株式を持っている期間が長くても短くても、株式投資という点では同じです。そこで、その違いはあまりないかと言えば、そんなことはありません。短期と長期ではかなり違います。

そこで、株式の短期トレードと長期トレード(長期投資)を比較しましょう。

短期・長期とは、それぞれどれくらいの長さ?

短期と長期という言葉を使っていますが、短期と長期はどこで別れるのでしょうか。1日未満が短期でそれ以上が長期?あるいは、1年未満と1年以上?

・・・これには、明確な区別がありません。

デイトレーダーの場合、取引開始から終了までの時間が10分なら短期かもしれませんし、数時間も株式を持っていたら長期になるかもしれません。一方、配当目的の投資の場合、保有期間が数日だったら超短期で、数年以上だったら長期かもしれません。

このため、明確に区別することが難しいです。ここでは、「比較的短い時間で、主に価格変動を利用して稼ごうというトレード」を短期、「比較的長い時間で、価格変動だけでなく配当や株主優待でも収益を狙うトレード」を長期と呼ぶことにしましょう。

短期トレードの特徴

では、長期トレードと比較して、短期トレードの特徴は何でしょうか。列挙してみましょう。

・取引開始から終了までの時間が短い。
・企業の業績など、長期的な分析は基本的に不要。
・経済指標発表時に、ごく短い時間でトレードすることが可能。
・瞬発的なクリックが必要になるかもしれない。
・取引開始時の株価と終了時の株価の間の距離が、比較的狭い。
・チャート分析が重要。
・信用取引等により、価格が下落するときにも積極的に利益を狙える

経済指標発表時のトレードを除いて、ファンダメンタルズ(経済の状況)分析や企業の財務分析などの重要性は低く、逆に、チャート分析の重要性がとても高いトレードになります。

長期トレードの特徴

次に、短期トレードと比較して、長期トレードの特徴はどうなのかを考えてみましょう。

・取引開始から終了までの時間が長い。
・企業の業績など、長期的な分析が重要。
・経済指標発表時は基本的にトレードしない。
・瞬発的なクリック能力は不要。
・取引開始時の株価と終了時の株価の間の距離が、比較的大きい。
・チャート分析もある程度必要。
・株価変動に加えて、株主優待や配当も有力な収入源になる。
・主に買うトレードが中心になる。

こうしてみると、長期トレードは短期トレードの反対なんだろうな、と分かります。大きく異なるのは、株価の下落局面でしょう。

短期トレードは、信用取引などを使って、下落局面でも利益を狙いに行けます。
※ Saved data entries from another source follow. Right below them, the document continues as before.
### src/rtl/xfer_fifo_pkg.sv
package xfer_fifo_pkg;
  localparam int BYTE_W = 8;

  typedef enum logic [1:0] {
    SVC_IDLE   = 2'd0,
    SVC_ACTIVE = 2'd1,
    SVC_GAP    = 2'd2
  } svc_state_e;
endpackage

### src/rtl/xfer_byte_fifo.sv
module xfer_byte_fifo
  import xfer_fifo_pkg::*;
#(
  parameter int DEPTH = 32,
  parameter int LW    = $clog2(DEPTH + 1)
) (
  input  logic              clk,
  input  logic              rst_n,
  input  logic              clr,
  input  logic              push,
  input  logic [BYTE_W-1:0] push_data,
  input  logic              pop,
  output logic [BYTE_W-1:0] pop_data,
  output logic [LW-1:0]     level,
  output logic              full,
  output logic              empty,
  output logic              push_drop,
  output logic              pop_drop
);
  localparam int PW = (DEPTH > 1) ? $clog2(DEPTH) : 1;

  logic [BYTE_W-1:0] mem [DEPTH];
  logic [PW-1:0]     wr_ptr, rd_ptr;
  logic [LW-1:0]     count;
  logic              push_ok, pop_ok;

  function automatic logic [PW-1:0] ptr_next(input logic [PW-1:0] p);
    if (p == PW'(DEPTH - 1)) return '0;
    return p + 1'b1;
  endfunction

  assign full      = (count == LW'(DEPTH));
  assign empty     = (count == '0);
  assign push_ok   = push & ~full & ~clr;
  assign pop_ok    = pop & ~empty & ~clr;
  assign push_drop = push & full & ~clr;
  assign pop_drop  = pop & empty & ~clr;
  assign pop_data  = mem[rd_ptr];
  assign level     = count;

  always_ff @(posedge clk) begin
    if (push_ok) mem[wr_ptr] <= push_data;
  end

  always_ff @(posedge clk or negedge rst_n) begin
    if (!rst_n) begin
      wr_ptr <= '0;
      rd_ptr <= '0;
      count  <= '0;
    end else if (clr) begin
      wr_ptr <= '0;
      rd_ptr <= '0;
      count  <= '0;
    end else begin
      if (push_ok) wr_ptr <= ptr_next(wr_ptr);
      if (pop_ok)  rd_ptr <= ptr_next(rd_ptr);
      case ({push_ok, pop_ok})
        2'b10:   count <= count + 1'b1;
        2'b01:   count <= count - 1'b1;
        default: count <= count;
      endcase
    end
  end
endmodule

### src/rtl/xfer_svc_req.sv
module xfer_svc_req
  import xfer_fifo_pkg::*;
#(
  parameter int LW = 6
) (
  input  logic          clk,
  input  logic          rst_n,
  input  logic          clr,
  input  logic          dma_mode,
  input  logic          cond,
  input  logic [LW-1:0] burst,
  input  logic          xfer,
  output logic          irq,
  output logic          dma_req,
  output logic          arm_evt,
  output logic          done_evt
);
  svc_state_e    state;
  logic [LW-1:0] remain;

  assign arm_evt  = (state == SVC_IDLE) & dma_mode & cond & ~clr;
  assign done_evt = (state == SVC_ACTIVE) & xfer & (remain <= LW'(1)) & ~clr;
  assign irq      = cond & ~dma_mode & ~clr;
  assign dma_req  = (state == SVC_ACTIVE) & ~clr;

  always_ff @(posedge clk or negedge rst_n) begin
    if (!rst_n) begin
      state  <= SVC_IDLE;
      remain <= '0;
    end else if (clr) begin
      state  <= SVC_IDLE;
      remain <= '0;
    end else begin
      case (state)
        SVC_IDLE: begin
          if (arm_evt) begin
            state  <= SVC_ACTIVE;
            remain <= burst;
          end
        end
        SVC_ACTIVE: begin
          if (done_evt)  state  <= SVC_GAP;
          else if (xfer) remain <= remain - 1'b1;
        end
        default: state <= SVC_IDLE;
      endcase
    end
  end
endmodule

### src/rtl/xfer_fifo_req.sv
module xfer_fifo_req
  import xfer_fifo_pkg::*;
#(
  parameter  int DEPTH = 32,
  localparam int TW    = (DEPTH > 1) ? $clog2(DEPTH) : 1,
  localparam int LW    = $clog2(DEPTH + 1)
) (
  input  logic              clk,
  input  logic              rst_n,
  input  logic              dma_mode,
  input  logic              drain_en,
  input  logic              slave_tx,
  input  logic [TW-1:0]     tx_thr_m1,
  input  logic [TW-1:0]     rx_thr_m1,
  input  logic              tx_clr,
  input  logic              rx_clr,
  input  logic              host_wr_en,
  input  logic [BYTE_W-1:0] host_wr_data,
  input  logic              host_rd_en,
  output logic [BYTE_W-1:0] host_rd_data,
  input  logic              core_tx_pop,
  output logic [BYTE_W-1:0] core_tx_data,
  output logic              core_tx_avail,
  input  logic              core_tx_byte_req,
  input  logic              core_rx_push,
  input  logic [BYTE_W-1:0] core_rx_data,
  output logic              core_rx_space,
  output logic              tx_irq,
  output logic              tx_dma_req,
  output logic              rx_irq,
  output logic              rx_dma_req,
  output logic [LW-1:0]     tx_level,
  output logic [LW-1:0]     rx_level,
  output logic [LW-1:0]     rx_drain_cnt,
  output logic              tx_ovf,
  output logic              rx_unf
);
  function automatic logic [LW-1:0] thr_decode(input logic [TW-1:0] f);
    return LW'(f) + LW'(1);
  endfunction

  function automatic logic [LW-1:0] min_len(input logic [LW-1:0] a, input logic [LW-1:0] b);
    return (a < b) ? a : b;
  endfunction

  logic          tx_full, tx_empty, rx_full, rx_empty;
  logic          tx_push_drop, tx_pop_drop, rx_push_drop, rx_pop_drop;
  logic [LW-1:0] tx_free, tx_thr, rx_thr, tx_burst, rx_burst;
  logic          tx_cond, rx_cond, tx_xfer, rx_xfer, tx_starve;
  logic          tx_arm_evt, tx_done_evt, rx_arm_evt, rx_done_evt;

  xfer_byte_fifo #(.DEPTH(DEPTH), .LW(LW)) u_tx_fifo (
    .clk(clk), .rst_n(rst_n), .clr(tx_clr),
    .push(host_wr_en), .push_data(host_wr_data),
    .pop(core_tx_pop), .pop_data(core_tx_data),
    .level(tx_level), .full(tx_full), .empty(tx_empty),
    .push_drop(tx_push_drop), .pop_drop(tx_pop_drop)
  );

  xfer_byte_fifo #(.DEPTH(DEPTH), .LW(LW)) u_rx_fifo (
    .clk(clk), .rst_n(rst_n), .clr(rx_clr),
    .push(core_rx_push), .push_data(core_rx_data),
    .pop(host_rd_en), .pop_data(host_rd_data),
    .level(rx_level), .full(rx_full), .empty(rx_empty),
    .push_drop(rx_push_drop), .pop_drop(rx_pop_drop)
  );

  assign tx_thr  = thr_decode(tx_thr_m1);
  assign rx_thr  = thr_decode(rx_thr_m1);
  assign tx_free = LW'(DEPTH) - tx_level;
  assign tx_xfer = host_wr_en & ~tx_full & ~tx_clr;
  assign rx_xfer = host_rd_en & ~rx_empty & ~rx_clr;

  always_comb begin
    if (slave_tx) begin
      tx_cond  = tx_starve;
      tx_burst = LW'(1);
    end else if (drain_en) begin
      tx_cond  = (tx_free != '0);
      tx_burst = min_len(tx_free, tx_thr);
    end else begin
      tx_cond  = (tx_free >= tx_thr);
      tx_burst = tx_thr;
    end
    if (drain_en) begin
      rx_cond  = (rx_level != '0);
      rx_burst = min_len(rx_level, rx_thr);
    end else begin
      rx_cond  = (rx_level >= rx_thr);
      rx_burst = rx_thr;
    end
  end

  always_ff @(posedge clk or negedge rst_n) begin
    if (!rst_n) begin
      tx_starve <= 1'b0;
      tx_ovf    <= 1'b0;
      rx_unf    <= 1'b0;
    end else begin
      if (tx_clr || tx_xfer)                tx_starve <= 1'b0;
      else if (core_tx_byte_req && tx_empty) tx_starve <= 1'b1;
      if (tx_clr)            tx_ovf <= 1'b0;
      else if (tx_push_drop) tx_ovf <= 1'b1;
      if (rx_clr)           rx_unf <= 1'b0;
      else if (rx_pop_drop) rx_unf <= 1'b1;
    end
  end

  xfer_svc_req #(.LW(LW)) u_tx_svc (
    .clk(clk), .rst_n(rst_n), .clr(tx_clr), .dma_mode(dma_mode),
    .cond(tx_cond), .burst(tx_burst), .xfer(tx_xfer),
    .irq(tx_irq), .dma_req(tx_dma_req),
    .arm_evt(tx_arm_evt), .done_evt(tx_done_evt)
  );

  xfer_svc_req #(.LW(LW)) u_rx_svc (
    .clk(clk), .rst_n(rst_n), .clr(rx_clr), .dma_mode(dma_mode),
    .cond(rx_cond), .burst(rx_burst), .xfer(rx_xfer),
    .irq(rx_irq), .dma_req(rx_dma_req),
    .arm_evt(rx_arm_evt), .done_evt(rx_done_evt)
  );

  assign core_tx_avail = ~tx_empty;
  assign core_rx_space = ~rx_full;
  assign rx_drain_cnt  = drain_en ? rx_level : '0;
endmodule

### config.mk
export PLATFORM = sky130hd
export DESIGN_NAME = xfer_fifo_req
export DESIGN_NICKNAME = d
export VERILOG_FILES = /design/src/rtl/xfer_fifo_pkg.sv /design/src/rtl/xfer_byte_fifo.sv /design/src/rtl/xfer_svc_req.sv /design/src/rtl/xfer_fifo_req.sv
export SDC_FILE = /design/constraint.sdc
export NUM_CORES = 1
export LEC_CHECK = 0
export BUFFER_PORTS_ARGS = -buffer_cell sky130_fd_sc_hd__buf_2
export CORE_MARGIN = 4
export CORE_UTILIZATION = 50
export DETAILED_ROUTE_END_ITERATION = 6
export GPL_TIMING_DRIVEN = 0
export PLACE_DENSITY_LB_ADDON = 0.1
export SYNTH_ARGS = -nofsm -noshare
export SYNTH_HDL_FRONTEND = slang
export SYNTH_SLANG_ARGS = --single-unit
### constraint.sdc
create_clock -name clk -period 3.5 [get_ports clk]
set_input_delay 0.525 -clock clk [delete_from_list [all_inputs] [get_ports clk]]
set_output_delay 0.525 -clock clk [all_outputs]
set_load 0.01 [all_outputs]
; ---- Word level (Yosys, flattened, before mapping)
; Memory sizes are Yosys's and may differ from the RTL's.
; Index checks and enable logic that the tools add are counted.
[op_classes]
add_sub_neg = 13
magnitude_cmp = 6
eq_ne = 20
muxes = 69
bitwise = 37
reduce_logical = 23
[op_table]
columns = operator, n
row1 = 6-bit two-way mux, 16
row2 = 5-bit two-way mux, 16
row3 = 6-bit one-hot mux with 2 select lines, 4
row4 = 1-bit bitwise AND, 30
row5 = 1-bit two-way mux, 25
row6 = "3-bit inequality test, second input constant", 8
row7 = "6-bit by 1-bit subtractor with 6-bit output, second input constant", 4
row8 = "5-bit by 1-bit adder with 5-bit output, second input constant", 4
row9 = "5-bit == test, second input constant", 4
row10 = 2-bit nonzero test, 7
row11 = "5-bit by 1-bit adder with 6-bit output, second input constant", 2
row12 = "6-bit by 1-bit adder with 6-bit output, second input constant", 2
row13 = "6-bit == test, second input constant", 2
row14 = 6-bit >= comparator, 2
row15 = "6-bit by 1-bit less-or-equal comparator with 1-bit output, second input constant", 2
row16 = 6-bit logical NOT, 2
row17 = 6-bit < comparator, 2
row18 = 2-bit two-way mux, 6
row19 = 3-bit nonzero test, 4
row20 = 6-bit nonzero test, 2
row21 = "2-bit by 1-bit == test with 1-bit output, second input constant", 4
row22 = 2-bit one-hot mux with 2 select lines, 2
row23 = 4-bit AND reduction, 2
row24 = 1-bit inverter, 7
row25 = other kinds (6), 9
[word_totals]
ff_bits = 51
ram_bits = 512
inputBits = 38
output_inout_bits = 42
word_cells = 183
n_memories = 2
[mem_list]
columns = memory, words, width, read_ports, rd_ports_with_merged_regs, wr, line_no
row1 = u_rx_fifo.mem, 32, 8, 1, 0, 1, xfer_byte_fifo.sv:22  ; logic [BYTE_W-1:0] mem [DEPTH];
row2 = u_tx_fifo.mem, 32, 8, 1, 0, 1, xfer_byte_fifo.sv:22

; ---- Longest topological paths before layout
; Gate-level depths: netlist of the first run.
[logic_depth]
ltp_word = 10
mapped_depth = 16
mapped_depth_nobuf = 14

; ---- Cells and area by module
; A second synthesis of the first run with hierarchy kept.
[hier_totals]
cells_unflattened = 1338
area_unflattened_um2 = 24220.7
[by_module_without_submodules]
columns = mod, instances, cells_per_inst, area_per_inst_um2, seq_area_each_um2
row1 = xfer_byte_fifo, 2, 542, 11031.8, 8087.8
row2 = xfer_svc_req, 2, 68, 606.8, 200.2
row3 = xfer_fifo_req, 1, 118, 943.4, 75.1

; ---- Worst setup path before layout of the first run
; No wires, ideal clock.
[synth_path]
path_kind = reg2reg
startpoint = register u_tx_fifo.count[0] (netlist: u_tx_fifo.level[0])
endpoint = register u_tx_fifo.count[5] (netlist: u_tx_fifo.level[5])
setup_ps = 132
arrival_ps = 3401
required_ps = 3368
setup_slack_ps = -33
stages_incl_launch_ff = 17
path_buffers = 2
synth_period_minus_slack_ps = 3533
path_cell_list = dfrtp_1 clkbuf_1 inv_1 ha_1 nor4b_2 nand2_1 nand2_1 buf_2 nor3_1 ha_1 a21o_1 a21oi_1 o21bai_1 a21oi_1 mux2i_1 xnor2_1 nor2_1
[synth_via]
elab_chain_cells = 7
word_cells_on_any_way = 15
classes_between = 2 x add/sub / 3 x eq/ne / 2 x mux / 6 x bitwise / 2 x reduce/logical
[synth_lines]
columns = item, line_no
row1 = start: declaration, xfer_byte_fifo.sv:24  ; logic [LW-1:0] count;
row2 = start signal: assignment, xfer_byte_fifo.sv:58  ; 2'b10: count <= count + 1'b1;
row3 = start signal: assignment, xfer_byte_fifo.sv:59  ; 2'b01: count <= count - 1'b1;
row4 = start signal: assignment, xfer_byte_fifo.sv:60  ; default: count <= count;
row5 = 6-bit logical NOT *, xfer_byte_fifo.sv:33  ; assign empty = (count == '0);
row6 = 1-bit inverter *, --
row7 = net core_tx_avail, xfer_fifo_req.sv:23  ; output logic core_tx_avail,
row8 = 1-bit bitwise AND * (2 in a row), xfer_byte_fifo.sv:35  ; assign pop_ok = pop & ~empty & ~clr;
row9 = 2-bit by 1-bit == test with 1-bit output or 2-bit == test (tied branches), xfer_byte_fifo.sv:57  ; case ({push_ok, pop_ok})
row10 = 6-bit one-hot mux with 2 select lines, xfer_byte_fifo.sv:57
row11 = 6-bit two-way mux, xfer_byte_fifo.sv:50  ; end else if (clr) begin
; The timed path passes the listed nets; every way through them passes the cells marked *.
; A chain may end at the register's enable or synchronous reset.

; ---- Worst setup path in the final report of the first run
[layout_path]
startpoint = register u_tx_fifo.count[2] (netlist: u_tx_fifo.level[2])
endpoint = output port tx_irq
[layout_via]
elab_chain_cells = 6
word_cells_on_any_way = 7
classes_between = 1 x add/sub / 1 x order compare / 2 x mux / 2 x bitwise / 1 x reduce/logical
[layout_lines]
columns = item, line_no
row1 = 6-bit subtractor *, xfer_fifo_req.sv:70  ; assign tx_free = LW'(DEPTH) - tx_level;
row2 = 6-bit >= comparator or 6-bit nonzero test (tied branches), "xfer_fifo_req.sv:82, xfer_fifo_req.sv:79"
row3 = 1-bit two-way mux *, xfer_fifo_req.sv:78  ; end else if (drain_en) begin
row4 = 1-bit two-way mux *, xfer_fifo_req.sv:75  ; if (slave_tx) begin
row5 = 1-bit bitwise AND * (2 in a row), xfer_svc_req.sv:23  ; assign irq = cond & ~dma_mode & ~clr;
row6 = end: declaration, xfer_fifo_req.sv:28  ; output logic tx_irq,
; Every way passes the cells marked *; elsewhere a longest branch is shown, timed or not.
しかし、長期投資では基本的に買って持つという選択肢になります。というのは、信用取引などでは売買コストに加えて取引継続中にもコストがかかりますので、長期間の保有には向かないためです。

現物株ならば、最初に取引手数料を支払うだけで、その後何年持ち続けても費用を支払う必要はありません。

短期トレードと長期トレード。どちらが良い・悪いというものではありませんので、皆様のお好みの方法で実践していただければ良いかと思います。